Bridget later questions Eric about his leaving, and Eric reveals that he returned to New York to break up with his girlfriend due to his feelings for Bridget. At first, Bridget asks Eric if he gets closer to her just to leave her, but he lets her know otherwise. He tells her that he thinks they were always meant to be. They become closer than they were before and agree to become a couple because it was fate that brought them together and the only thing that can tear them apart is each other. They are in love.
Even though she is in love, she will always make sure she has time for her friends.

Carmen 
Carmen feels stressed out over her mother’s pregnancy and her job watching Lena’s grandmother, Valia, who has become cranky and sullen ever since she was forced to move to the United States following the death of her husband. Carmen also begins to feel that her leaving for college will leave her unable to return home, and decides to attend the University of Maryland instead of Williams so that she can stay home and retain a part of her old life.

While taking Valia to the hospital one day, Carmen meets a guy named Win Sawyer, a college student who volunteers at the hospital. He begins to develop feelings for her, and she for him, but she fears that he only likes her because he assumes that she is a kind and selfless person, and is afraid of telling him the truth. She calls this selfless side of her, "Good Carmen."
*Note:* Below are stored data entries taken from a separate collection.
--- src/rtl/board_pkg.sv ---
// shared map for the 16-bit board block; ram below 0x4000, one 256-byte register page at 0xff00
package board_pkg;

   // bus geometry
   parameter int DATA_W = 16;                // wishbone data width
   parameter int ADDR_W = 16;                // byte address width

   // address map
   parameter logic [ADDR_W-1:0] RAM_LIMIT = 16'h4000;   // first byte above the ram
   parameter logic [ADDR_W-1:0] IO_BASE   = 16'hFF00;   // register page base

   // register byte offsets inside the io page
   parameter logic [7:0] REG_SEG_LO = 8'h00;   // digit 1 : digit 0
   parameter logic [7:0] REG_SEG_HI = 8'h02;   // digit 3 : digit 2
   parameter logic [7:0] REG_LED    = 8'h04;   // bits 3..0 only
   parameter logic [7:0] REG_STATUS = 8'h06;   // read only, toggle levels

   // one-hot target select bit positions
   parameter int SEL_RAM  = 0;
   parameter int SEL_IO   = 1;
   parameter int SEL_NONE = 2;

   // seven-segment scanner
   parameter int SCAN_POS = 6;               // digit positions on the board

endpackage

--- src/rtl/wb_addr_decode.sv ---
// select is all zero while cyc is low; page offsets 8 and up decode as unmapped
`timescale 1ns/10ps

module wb_addr_decode
(
   input  logic [board_pkg::ADDR_W-1:0] adr_i,  // byte address from the master
   input  logic                         cyc_i,
   input  logic                         stb_i,
   output logic [2:0]                   sel_o,  // one-hot target
   output logic                         ram_stb_o,
   output logic                         io_stb_o
);

   logic hit_ram;   // below ram limit
   logic hit_io;    // defined register in the io page

   assign hit_ram = adr_i < board_pkg::RAM_LIMIT;

   // page match on the upper byte, defined offsets are 0..7
   assign hit_io = (adr_i[15:8] == board_pkg::IO_BASE[15:8])
                 & (adr_i[7:3] == 5'd0);

   always_comb
   begin
      sel_o = 3'b000;
      if (cyc_i)
      begin
         if (hit_ram)
            sel_o[board_pkg::SEL_RAM] = 1'b1;
         else if (hit_io)
            sel_o[board_pkg::SEL_IO] = 1'b1;
         else
            sel_o[board_pkg::SEL_NONE] = 1'b1;   // unmapped, acked by the mux
      end
   end

   // per-target strobes, cyc already folded into sel
   assign ram_stb_o = stb_i & sel_o[board_pkg::SEL_RAM];
   assign io_stb_o  = stb_i & sel_o[board_pkg::SEL_IO];

endmodule

--- config.mk ---
export PLATFORM = sky130hd
export DESIGN_NAME = wb_addr_decode
export DESIGN_NICKNAME = d
export VERILOG_FILES = /design/src/rtl/board_pkg.sv /design/src/rtl/wb_addr_decode.sv
export SDC_FILE = /design/constraint.sdc
export NUM_CORES = 1
export LEC_CHECK = 0
export ABC_CLOCK_PERIOD_IN_PS = 1170
export BUFFER_PORTS_ARGS = -buffer_cell sky130_fd_sc_hd__buf_2
export CAP_MARGIN = 20
export CORE_AREA = 2 2 39 41
export DETAILED_ROUTE_END_ITERATION = 6
export DIE_AREA = 0 0 41 43
export GPL_TIMING_DRIVEN = 0
export PLACE_DENSITY_LB_ADDON = 0.2
export RECOVER_POWER = 100
export SYNTH_ARGS = -nofsm -noshare
export SYNTH_HDL_FRONTEND = slang
export SYNTH_SLANG_ARGS = --single-unit
--- constraint.sdc ---
create_clock -name vclk -period 1.17
set_input_delay 0.0585 -clock vclk [all_inputs]
set_output_delay 0.0585 -clock vclk [all_outputs]
set_load 0.02 [all_outputs]
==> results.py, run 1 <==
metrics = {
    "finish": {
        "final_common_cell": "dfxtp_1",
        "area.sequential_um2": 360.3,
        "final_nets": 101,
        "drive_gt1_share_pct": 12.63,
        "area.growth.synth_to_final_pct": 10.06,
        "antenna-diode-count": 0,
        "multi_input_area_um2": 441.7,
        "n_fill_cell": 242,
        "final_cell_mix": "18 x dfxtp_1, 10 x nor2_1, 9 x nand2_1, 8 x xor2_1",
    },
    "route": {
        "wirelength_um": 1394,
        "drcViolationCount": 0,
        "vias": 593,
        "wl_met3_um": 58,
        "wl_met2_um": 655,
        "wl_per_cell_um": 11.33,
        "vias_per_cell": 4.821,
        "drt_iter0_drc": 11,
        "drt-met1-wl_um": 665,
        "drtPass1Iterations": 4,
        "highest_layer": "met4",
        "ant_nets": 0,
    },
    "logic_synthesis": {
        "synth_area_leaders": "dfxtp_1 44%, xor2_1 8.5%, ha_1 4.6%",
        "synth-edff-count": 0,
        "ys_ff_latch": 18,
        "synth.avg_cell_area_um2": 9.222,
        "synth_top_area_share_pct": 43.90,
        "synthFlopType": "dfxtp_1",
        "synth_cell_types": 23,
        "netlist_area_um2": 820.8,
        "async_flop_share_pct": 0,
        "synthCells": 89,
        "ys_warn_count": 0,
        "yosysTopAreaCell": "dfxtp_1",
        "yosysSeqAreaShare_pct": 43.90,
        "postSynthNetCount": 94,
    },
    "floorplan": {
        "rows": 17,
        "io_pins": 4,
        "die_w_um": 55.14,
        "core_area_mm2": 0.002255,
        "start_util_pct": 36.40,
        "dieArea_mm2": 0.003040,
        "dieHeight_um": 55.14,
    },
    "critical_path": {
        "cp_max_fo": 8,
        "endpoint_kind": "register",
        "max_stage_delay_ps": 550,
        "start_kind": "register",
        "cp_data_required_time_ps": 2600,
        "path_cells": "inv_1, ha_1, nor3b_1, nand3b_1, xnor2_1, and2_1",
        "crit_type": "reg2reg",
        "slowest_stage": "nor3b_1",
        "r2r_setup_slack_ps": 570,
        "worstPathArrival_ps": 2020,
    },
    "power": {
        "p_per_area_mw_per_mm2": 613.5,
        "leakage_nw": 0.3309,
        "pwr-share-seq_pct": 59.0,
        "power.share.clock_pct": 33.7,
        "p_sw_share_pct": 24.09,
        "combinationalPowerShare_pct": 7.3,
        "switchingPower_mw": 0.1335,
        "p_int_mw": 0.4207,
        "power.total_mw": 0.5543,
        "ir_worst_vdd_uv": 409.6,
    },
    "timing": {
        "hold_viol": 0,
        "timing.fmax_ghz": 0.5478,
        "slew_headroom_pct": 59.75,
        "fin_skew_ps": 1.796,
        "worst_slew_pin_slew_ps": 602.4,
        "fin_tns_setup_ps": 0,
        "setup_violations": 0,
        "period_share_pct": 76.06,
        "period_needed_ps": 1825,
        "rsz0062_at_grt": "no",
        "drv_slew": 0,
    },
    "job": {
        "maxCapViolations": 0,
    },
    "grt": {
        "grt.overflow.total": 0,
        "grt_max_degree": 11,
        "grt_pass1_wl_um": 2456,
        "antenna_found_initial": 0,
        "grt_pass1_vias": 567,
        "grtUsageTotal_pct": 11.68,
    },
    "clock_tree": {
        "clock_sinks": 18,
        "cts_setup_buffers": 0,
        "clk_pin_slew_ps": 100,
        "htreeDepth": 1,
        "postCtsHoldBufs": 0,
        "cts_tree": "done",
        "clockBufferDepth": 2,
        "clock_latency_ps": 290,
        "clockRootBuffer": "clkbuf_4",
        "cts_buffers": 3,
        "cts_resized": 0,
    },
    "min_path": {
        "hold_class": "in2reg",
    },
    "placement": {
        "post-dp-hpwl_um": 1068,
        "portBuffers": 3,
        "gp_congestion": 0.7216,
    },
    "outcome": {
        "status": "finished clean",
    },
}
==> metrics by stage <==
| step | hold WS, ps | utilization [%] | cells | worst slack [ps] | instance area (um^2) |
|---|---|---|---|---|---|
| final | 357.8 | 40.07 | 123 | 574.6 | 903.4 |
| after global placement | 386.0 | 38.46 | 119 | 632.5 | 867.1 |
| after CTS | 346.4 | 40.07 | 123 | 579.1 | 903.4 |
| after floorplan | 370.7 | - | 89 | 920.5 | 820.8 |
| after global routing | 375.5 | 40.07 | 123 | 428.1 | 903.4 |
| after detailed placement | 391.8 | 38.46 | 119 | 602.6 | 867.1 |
<file path="src/rtl/board_pkg.sv">
// shared map for the 16-bit board block; ram below 0x4000, one 256-byte register page at 0xff00
package board_pkg;

   // bus geometry
   parameter int DATA_W = 16;                // wishbone data width
   parameter int ADDR_W = 16;                // byte address width

   // address map
   parameter logic [ADDR_W-1:0] RAM_LIMIT = 16'h4000;   // first byte above the ram
   parameter logic [ADDR_W-1:0] IO_BASE   = 16'hFF00;   // register page base

   // register byte offsets inside the io page
   parameter logic [7:0] REG_SEG_LO = 8'h00;   // digit 1 : digit 0
   parameter logic [7:0] REG_SEG_HI = 8'h02;   // digit 3 : digit 2
   parameter logic [7:0] REG_LED    = 8'h04;   // bits 3..0 only
   parameter logic [7:0] REG_STATUS = 8'h06;   // read only, toggle levels

   // one-hot target select bit positions
   parameter int SEL_RAM  = 0;
   parameter int SEL_IO   = 1;
   parameter int SEL_NONE = 2;

   // seven-segment scanner
   parameter int SCAN_POS = 6;               // digit positions on the board

endpackage

</file>
<file path="src/rtl/seg_scan.sv">
// common-anode style display, all outputs active low; positions 4 and 5 stay blank
`timescale 1ns/10ps

module seg_scan
(
   input  logic            sys_clk_p,
   input  logic            rst_i,
   input  logic            ms_stb_i,
   input  logic [3:0][7:0] digit_i,   // segment patterns for positions 0..3
   output logic [7:0]      hex_o,
   output logic [5:0]      hsel_o
);

   logic [2:0] pos;
   logic [2:0] pos_nxt;   // position after this strobe
   logic [2:0] pos_cur;   // position the outputs show next cycle

   // counts down, wrapping 0 -> 5
   assign pos_nxt = (pos == 3'd0) ? 3'(board_pkg::SCAN_POS - 1) : pos - 3'd1;
   assign pos_cur = ms_stb_i ? pos_nxt : pos;

   always_ff @(posedge sys_clk_p)
   begin
      if (rst_i)
      begin
         pos    <= 3'd0;
         hsel_o <= 6'b111110;
         hex_o  <= 8'hFF;
      end
      else
      begin
         if (ms_stb_i)
            pos <= pos_nxt;
         hsel_o <= ~(6'b000001 << pos_cur);
         if (pos_cur < 3'd4)
            hex_o <= ~digit_i[pos_cur[1:0]];   // tracks register writes too
         else
            hex_o <= 8'hFF;
      end
   end

endmodule

</file>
When Carmen’s mother goes into labor four weeks early, Carmen enlists Tibby to stay with her mother, and together with Win Sawyer heads off to find David, Christina's husband, who is out of town.  Together, Tibby and Christina do it and she delivers a baby boy which Carmen names Ryan. After the baby is born, Win and Carmen finally kiss and leave the hospital hand in hand. Carmen finds that "Good Carmen," is a part of her, not a different person. Carmen realizes that there will always be a place for her in her family, and she decides to go to Williams College. She is very sad to be going separate ways for college but is also excited to finally attend the college of her wishes.